Parastasia westwoodi

Scientific classification
- Kingdom: Animalia
- Phylum: Arthropoda
- Clade: Pancrustacea
- Class: Insecta
- Order: Coleoptera
- Suborder: Polyphaga
- Infraorder: Scarabaeiformia
- Family: Scarabaeidae
- Genus: Parastasia
- Species: P. westwoodi
- Binomial name: Parastasia westwoodi Westwood, 1841
- Synonyms: Parastasia sordida Sharp, 1881; Parastasia obscura Guérin-Ménéville, 1843;

= Parastasia westwoodi =

- Genus: Parastasia
- Species: westwoodi
- Authority: Westwood, 1841
- Synonyms: Parastasia sordida Sharp, 1881, Parastasia obscura Guérin-Ménéville, 1843

Species of beetle

Parastasia westwoodi is a species of beetle of the family Scarabaeidae.
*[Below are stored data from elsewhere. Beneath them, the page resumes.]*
File: src/rtl/alu_result_sink.sv
// Result sink after the ALU: FWFT FIFO of {Result, ALUFlags, ALUControl} with Z-count and sticky-flag statistics.
// Define ALU_SINK_STICKY_FLAGS_EN to build the sticky flag register; otherwise sticky_flags is tied to zero.
module alu_result_sink #(
    parameter int WIDTH = 5,
    parameter int DEPTH = 4
) (
    input  logic                     clk,
    input  logic                     reset,
    input  logic                     in_valid,
    output logic                     in_ready,
    input  logic [WIDTH-1:0]         Result,
    input  logic [3:0]               ALUFlags,
    input  logic [2:0]               ALUControl,
    output logic                     out_valid,
    input  logic                     out_ready,
    output logic [WIDTH-1:0]         out_result,
    output logic [3:0]               out_flags,
    output logic [2:0]               out_op,
    output logic [$clog2(DEPTH):0]   count,
    output logic [7:0]               zero_cnt,
    output logic [3:0]               sticky_flags,
    input  logic                     clr
);
    localparam int AW = $clog2(DEPTH);
    localparam int CW = AW + 1;
    localparam logic [CW-1:0] FULL = CW'(DEPTH);

    logic [WIDTH-1:0] mem_result [DEPTH];
    logic [3:0]       mem_flags  [DEPTH];
    logic [2:0]       mem_op     [DEPTH];
    logic [AW-1:0]    wr_ptr;
    logic [AW-1:0]    rd_ptr;
    logic             push;
    logic             pop;

    // in_ready looks only at registered count, so a pop never frees a slot in the same cycle
    assign in_ready  = (count != FULL);
    assign out_valid = (count != '0);
    assign push      = in_valid && in_ready;
    assign pop       = out_valid && out_ready;

    assign out_result = out_valid ? mem_result[rd_ptr] : '0;
    assign out_flags  = out_valid ? mem_flags[rd_ptr]  : '0;
    assign out_op     = out_valid ? mem_op[rd_ptr]     : '0;

    always_ff @(posedge clk) begin
        if (push) begin
            mem_result[wr_ptr] <= Result;
            mem_flags[wr_ptr]  <= ALUFlags;
            mem_op[wr_ptr]     <= ALUControl;
        end
    end

    always_ff @(posedge clk or negedge reset) begin
        if (!reset) begin
            wr_ptr <= '0;
            rd_ptr <= '0;
            count  <= '0;
        end else begin
            if (push) wr_ptr <= wr_ptr + AW'(1);
            if (pop)  rd_ptr <= rd_ptr + AW'(1);
            case ({push, pop})
                2'b10:   count <= count + CW'(1);
                2'b01:   count <= count - CW'(1);
                default: count <= count;
            endcase
        end
    end

    always_ff @(posedge clk or negedge reset) begin
        if (!reset) begin
            zero_cnt <= '0;
        end else if (clr) begin
            zero_cnt <= '0;
        end else if (push && ALUFlags[2] && (zero_cnt != 8'hFF)) begin
            zero_cnt <= zero_cnt + 8'd1;
        end
    end

`ifdef ALU_SINK_STICKY_FLAGS_EN
    always_ff @(posedge clk or negedge reset) begin
        if (!reset) begin
            sticky_flags <= '0;
        end else if (clr) begin
            sticky_flags <= '0;
        end else if (push) begin
            sticky_flags <= sticky_flags | ALUFlags;
        end
    end
`else
    assign sticky_flags = 4'b0000;
`endif

endmodule

File: config.mk
export PLATFORM = sky130hd
export DESIGN_NAME = alu_result_sink
export DESIGN_NICKNAME = d
export VERILOG_FILES = /design/src/rtl/alu_result_sink.sv
export SDC_FILE = /design/constraint.sdc
export NUM_CORES = 1
export LEC_CHECK = 0
export CORE_ASPECT_RATIO = 1.5
export CORE_MARGIN = 5
export CORE_UTILIZATION = 55
export CTS_BUF_LIST = sky130_fd_sc_hd__clkbuf_8
export CTS_CLUSTER_DIAMETER = 120
export DETAILED_ROUTE_END_ITERATION = 6
export PLACE_DENSITY_LB_ADDON = 0.05
export SYNTH_ARGS = -nofsm -noshare
export SYNTH_HDL_FRONTEND = slang
export SYNTH_SLANG_ARGS = --single-unit
File: constraint.sdc
create_clock -name clk -period 3.1 [get_ports clk]
set_clock_uncertainty 0.05 [all_clocks]
set_input_delay 0.62 -clock clk [delete_from_list [all_inputs] [get_ports clk]]
set_output_delay 0.62 -clock clk [all_outputs]
set_load 0.01 [all_outputs]
==> impl_metrics.py, run 1 <==
metrics = {
    "die": {
        "core_area_um2": 4810,
        "initial_utilization_pct": 56.19,
        "fp.dieW_um": 67.24,
        "die_h_um": 95.86,
        "ios": 46,
        "rows": 31,
        "die-area_um2": 6445,
    },
    "timing": {
        "fin_crit_ns": 2.891,
        "relSlewSlack_pct": 51.73,
        "setup_violations": 0,
        "rsz0062_at_grt": "false",
        "slew_violations": 0,
        "hold_viol": 0,
        "setup-tns-final_ns": 0,
        "post-route-period-util_pct": 93.26,
        "max_freq_mhz": 345.9,
        "hold_ws_ns": 0.4657,
        "tightest_slew_ns": 0.7218,
    },
    "yosys": {
        "synth_largest_area_cell": "edfxtp_1",
        "synth_common_cells": "48 x edfxtp_1, 15 x dfrtp_1, 13 x and2_1",
        "yosysWarnings": 0,
        "ys_seq_area_share_pct": 67.22,
        "avgSynthCellArea_um2": 16.79,
        "synth_top_area_share_pct": 53.33,
        "synth-seq-cells": 63,
        "yosys-top-cells-area": "edfxtp_1 53%, dfrtp_1 14%, mux4_2 10%",
        "synth.most_common_cell": "edfxtp_1",
        "synthesis.area_um2": 2703,
        "synthArstFlopShare_pct": 23.81,
        "synthCells": 161,
        "synth_flop_cell": "edfxtp_1",
        "synth-edff-count": 48,
        "synth.distinct_cells": 31,
    },
    "global_route": {
        "grt_start_max_net_pins": 16,
        "grt_pass1_wl_um": 7734,
        "grt_pass1_vias": 1592,
        "track_usage_pct": 16.99,
        "antenna_found_initial": 0,
        "overflow": 0,
    },
    "clocking": {
        "hold_buffers": 0,
        "cts_buffer_depth": 2,
        "cts_tree": "built",
        "insertion_delay_ns": 0.33,
        "cts_resized": 0,
        "post_cts_buffers": 0,
        "clk_pin_slew_worst_paths_ns": 0.07,
        "htreeDepth": 3,
        "cts-root-buf": "clkbuf_8",
        "cts-buffers-inserted": 9,
        "cts_num_sinks": 63,
    },
    "setup_path": {
        "worstPathArrival_ns": 2.22,
        "cp-end-kind": "output pin",
        "cp_slowest_cell": "mux4_2",
        "critPathLaunch": "rd_ptr[0]",
        "path_max_fanout": 11,
        "cpPeakStageDelay_ns": 0.52,
        "path_buf_inv": 2,
        "crit_chain": "buf_4 > mux4_2 > and2_1 > clkdlybuf4s50_1",
        "worstSetupEndpoint": "out_flags[3]",
        "r2r-end": "count[2]",
        "r2r_slack_ns": 0.77,
        "r2r_start": "count[1]",
        "cp.depth": 4,
        "critPathLaunchType": "flip-flop",
        "crit_family": "buffers and inverters",
        "crit_type": "flip-flop to output pin",
        "rr_worst_depth": 8,
        "required_ns": 2.43,
    },
    "route": {
        "ant_nets": 0,
        "finalWirelength_um": 4777,
        "drc": 0,
        "detail_route.wl_per_cell_um": 17.25,
        "via_per_inst": 5.271,
        "vias": 1460,
        "firstDrtPassIters": 4,
        "drt_iter0_drc": 45,
    },
    "placement": {
        "hpwl_um": 3303,
        "portBuffers": 41,
        "placedCellCount": 261,
        "gp_congestion": 0.7794,
    },
    "power": {
        "p_leak_nw": 1.206,
        "cellPowerDensity_nw_per_um2": 903.6,
        "p_comb_share_pct": 34.9,
        "vdd.ir_drop.worst_mv": 0.4825,
        "p_clk_share_pct": 24.9,
        "p_sw_share_pct": 28.66,
        "intPower_w": 0.002159,
        "p_seq_share_pct": 40.1,
        "p_sw_w": 0.0008676,
        "totalPowerFinal_w": 0.003027,
    },
    "final_layout": {
        "fill_cells": 362,
        "fin_nets": 230,
        "layout.cells.non_filler": 277,
        "syn_to_final_growth_pct": 23.94,
        "drive_gt1_share_pct": 18.01,
        "n_antenna_cell": 0,
    },
    "hold_path": {
        "hp-class": "flip-flop to flip-flop",
    },
    "flow_run": {
        "maxCapViolCount": 0,
    },
    "outcome": {
        "outcome": "finished, final reports clean",
    },
}
## sequential cells by signal (all words and copies together), names as in the netlist
register / flops
mem_op: 12
count: 3
mem_result: 20
mem_flags: 16
rd_ptr: 2
wr_ptr: 2
zero_cnt: 8
## cell type report
class                      count  area (um2)  share of cell area (%)
clock buffer                   9       123.9                   3.698
clock inverter                 7       88.84                   2.652
sequential                    63        1817                   54.24
multi-input combinational     84       797.0                   23.80
inverter                       6       22.52                  0.6724
timing repair buffer          42       417.9                   12.48
tap                           66       82.58                   2.465
## per-layer routing
metal | vias to the layer above | share of wire (%) | wire [um] | GRT usage (%)
met5 | - | 0 | 0 | 0
met4 | 0 | 1.7 | 79 | 6.599
met3 | 6 | 4.5 | 215 | 5.491
met2 | 38 | 56 | 2680 | 29.45
met1 | 728 | 38 | 1802 | 19.16
li1 | 688 | - | - | -
## power groups by stage
stage | registers [W] | clock network, W | logic [W]
global placement | 0.00122 | 0 | 0.00105
floorplan | 0.00119 | 0 | 0.000666
finish | 0.00122 | 0.000755 | 0.00106
global route | 0.00123 | 0.000809 | 0.00115
detailed placement | 0.00124 | 0 | 0.00108
CTS | 0.00122 | 0.000772 | 0.00109
## worst min-delay path by stage
stage,startpoint,endpoint,cells after the start
after global routing,count[2],count[2],1
after CTS,count[2],count[2],1
after global placement,count[2],count[2],1
final,count[2],count[2],1
after floorplan,reset,count[0],0
after detailed placement,count[2],count[2],1
## cell usage in the layout, fill, tap and decap left out, drive strengths merged, types with 2 or more instances in the layout
| master | n |
|---|---|
| a21oi | 6 |
| and2 | 13 |
| and3 | 4 |
| and4 | 2 |
| bufinv | 2 |
| clkbuf | 9 |
| clkdlybuf4s50 | 41 |
| clkinv | 2 |
| clkinvlp | 2 |
| conb | 4 |
| dfrtp | 15 |
| edfxtp | 48 |
| ha | 6 |
| inv | 7 |
| mux2i | 2 |
| mux4 | 12 |
| nand2 | 4 |
| nand3 | 3 |
| nor2 | 3 |
| o21ai | 5 |
| or3 | 6 |
| xnor2 | 3 |
| xor2 | 4 |
## stage by stage
step | cell area, um2 | utilization (%) | worst slack (ns)
floorplan | 2714 | - | 0.9361
global placement | 3137 | 65.22 | 0.5881
detailed placement | 3137 | 65.22 | 0.5388
CTS | 3349 | 69.64 | 0.1515
global route | 3349 | 69.64 | 0.08919
finish | 3349 | 69.64 | 0.2091
## cells by family (layout without fill, tap and decap cells)
kind of cell | count (synthesis) | in the layout | share of synthesized area, %
flip-flops | 63 | 63 | 67.22
other | 1 | 4 | 0.1388
XOR/XNOR | 7 | 7 | 2.269
multiplexers | 15 | 15 | 11.16
AND/OR/NAND/NOR | 38 | 38 | 8.704
AO/OA/AOI/OAI | 13 | 13 | 3.287
adder cells (fa/ha/maj) | 7 | 7 | 3.518
buffers and inverters | 17 | 64 | 3.703
(Power assumes the default switching activity.)
==> run 2, diff against run 1 <==
CAP_MARGIN = 0   (was default)
CTS_BUF_LIST = sky130_fd_sc_hd__clkbuf_4 sky130_fd_sc_hd__clkbuf_8 sky130_fd_sc_hd__clkbuf_16   (was sky130_fd_sc_hd__clkbuf_8)
clock period = 3.4 ns   (was 3.1 ns; I/O delays follow)
==> impl_metrics.py, run 2 (synthesis results as in run 1) <==
metrics = {
    "final_layout": {
        "final_area_um2": 3353,
        "top_regs": "mem_result: 20 flops, mem_flags: 16 flops, mem_op: 12 flops",
        "n_antenna_cell": 0,
        "layout_commonest_cell": "edfxtp_1",
        "regMostFlops": "mem_result",
        "fin_nets": 230,
        "layout_common_cells": "48 x edfxtp_1, 41 x clkdlybuf4s50_1, 15 x dfrtp_1",
        "largest_register_ffs": 20,
        "syn_to_final_growth_pct": 24.07,
        "drive_gt1_share_pct": 18.48,
        "fill_cells": 364,
    },
    "setup_path": {
        "cp_slowest_cell": "mux4_2",
        "critPathLaunch": "rd_ptr[0]",
        "cp.depth": 4,
        "r2r_slack_ns": 1.07,
        "crit_family": "buffers and inverters",
        "worstPathArrival_ns": 2.23,
        "required_ns": 2.67,
        "r2r_start": "count[1]",
        "critPathLaunchType": "flip-flop",
        "crit_type": "flip-flop to output pin",
        "path_buf_inv": 2,
        "cpPeakStageDelay_ns": 0.52,
        "r2r-end": "count[2]",
        "path_max_fanout": 11,
        "cp-end-kind": "output pin",
        "crit_chain": "buf_4 > mux4_2 > and2_1 > clkdlybuf4s50_1",
        "rr_worst_depth": 8,
        "worstSetupEndpoint": "out_flags[3]",
    },
    "timing": {
        "setup-tns-final_ns": 0,
        "post-route-period-util_pct": 86.95,
        "relSlewSlack_pct": 51.47,
        "hold_viol": 0,
        "rsz0062_at_grt": "false",
        "max_freq_mhz": 338.3,
        "worst_slack_ns": 0.4436,
        "fin_crit_ns": 2.956,
        "setup_violations": 0,
        "slew_violations": 0,
        "tightest_slew_ns": 0.7257,
    },
    "route": {
        "drc": 0,
        "finalWirelength_um": 4795,
        "vias": 1471,
        "drt_iter0_drc": 50,
        "via_per_inst": 5.310,
        "firstDrtPassIters": 4,
        "detail_route.wl_per_cell_um": 17.31,
        "ant_nets": 0,
    },
    "placement": {
        "place_area_um2": 3137,
        "gp_congestion": 0.7794,
        "portBuffers": 41,
        "place_ws_ns": 0.7788,
        "hpwl_um": 3303,
    },
    "hold_path": {
        "hp-class": "flip-flop to flip-flop",
    },
    "clocking": {
        "cts_tree": "built",
        "htreeDepth": 3,
        "cts_num_sinks": 63,
        "cts-root-buf": "clkbuf_8",
        "insertion_delay_ns": 0.33,
        "hold_buffers": 0,
        "cts-buffers-inserted": 9,
        "cts_buffer_depth": 2,
        "cts_resized": 0,
        "clk_pin_slew_worst_paths_ns": 0.07,
        "post_cts_buffers": 0,
    },
    "global_route": {
        "grt_pass1_vias": 1600,
        "track_usage_pct": 16.99,
        "grt_pass1_wl_um": 7734,
        "overflow": 0,
        "antenna_found_initial": 0,
        "grt_start_max_net_pins": 16,
    },
    "outcome": {
        "outcome": "finished, final reports clean",
    },
    "power": {
        "p_leak_nw": 1.205,
        "p_clk_share_pct": 25.2,
        "p_comb_share_pct": 34.8,
        "p_seq_share_pct": 40.0,
        "p_sw_share_pct": 28.55,
        "p_sw_w": 0.0007911,
        "cellPowerDensity_nw_per_um2": 826.3,
        "vdd.ir_drop.worst_mv": 0.4401,
        "intPower_w": 0.001980,
    },
    "die": {
        "rows": 31,
        "die_h_um": 95.86,
        "ios": 46,
        "fp.dieW_um": 67.24,
        "die-area_um2": 6445,
        "initial_utilization_pct": 56.19,
        "core_area_um2": 4810,
    },
    "flow_run": {
        "maxCapViolCount": 0,
    },
}
## run 2: cell types whose count changed in the layout (fill, tap and decap cells not counted), sizes merged
| cell | previous run | this run |
|---|---|---|
| clkbuf | 9 | 10 |
| inv | 7 | 6 |
## run 2: routing by layer
metal | track usage, % | up-vias | wire length (um)
met4 | 6.599 | 0 | 79
met2 | 29.70 | 38 | 2668
met3 | 5.491 | 7 | 212
li1 | - | 689 | -
met5 | 0 | - | 0
met1 | 18.91 | 737 | 1835
## run 2: area by class of cell
cell class	instances	area, um2	share of cell area (%)
clock buffers	10	131.4	3.918
clock inverters	6	85.08	2.537
flip-flops and latches	63	1817	54.18
well taps	66	82.58	2.463
repair buffers	42	417.9	12.46
inverters	6	22.52	0.6716
multi-input cells	84	797.0	23.77
## run 2: worst min path at each step
| stage | start | end | slack [ns] | depth (start not counted) |
|---|---|---|---|---|
| 3_3_place_gp | count[2] | count[2] | 0.44 | 1 |
| 5_1_grt | count[2] | count[2] | 0.48 | 1 |
| 3_5_place_dp | count[2] | count[2] | 0.46 | 1 |
| 2_1_floorplan | reset | count[0] | 0.33 | 0 |
| 6_report | count[2] | count[2] | 0.47 | 1 |
| 4_1_cts | count[2] | count[2] | 0.46 | 1 |
## run 2: stage by stage
step	total power [W]	utilization, %	hold slack [ns]	std cells
floorplan	0.001689	-	0.3344	164
global placement	0.002067	65.22	0.4396	261
detailed placement	0.002112	65.22	0.4557	261
CTS	0.002818	69.72	0.4649	277
global route	0.002921	69.72	0.4814	277
finish	0.002771	69.72	0.4657	277
## run 2: power groups by stage
stage / registers [W] / clock network (W) / logic [W]
detailed placement: 0.00113 / 0 / 0.000985
CTS: 0.00111 / 0.000714 / 0.000992
floorplan: 0.00108 / 0 / 0.000607
global placement: 0.00111 / 0 / 0.000954
global route: 0.00113 / 0.000749 / 0.00105
finish: 0.00111 / 0.000698 / 0.000964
It is found in Indonesia (Sumatra, Java), Malaysia (mainland, Sabah), the Philippines (Luzon, Mindoro, Mindanao) and Thailand.

== Description ==
Adults reach a length of about 10-12.5 mm. The head is dark brown to blackish, while the pronotum is brown to reddish brown, sometimes with a darker pattern. The elytra are brown to reddish brown, with a vague darker area. The underside and legs are dark brown to reddish brown.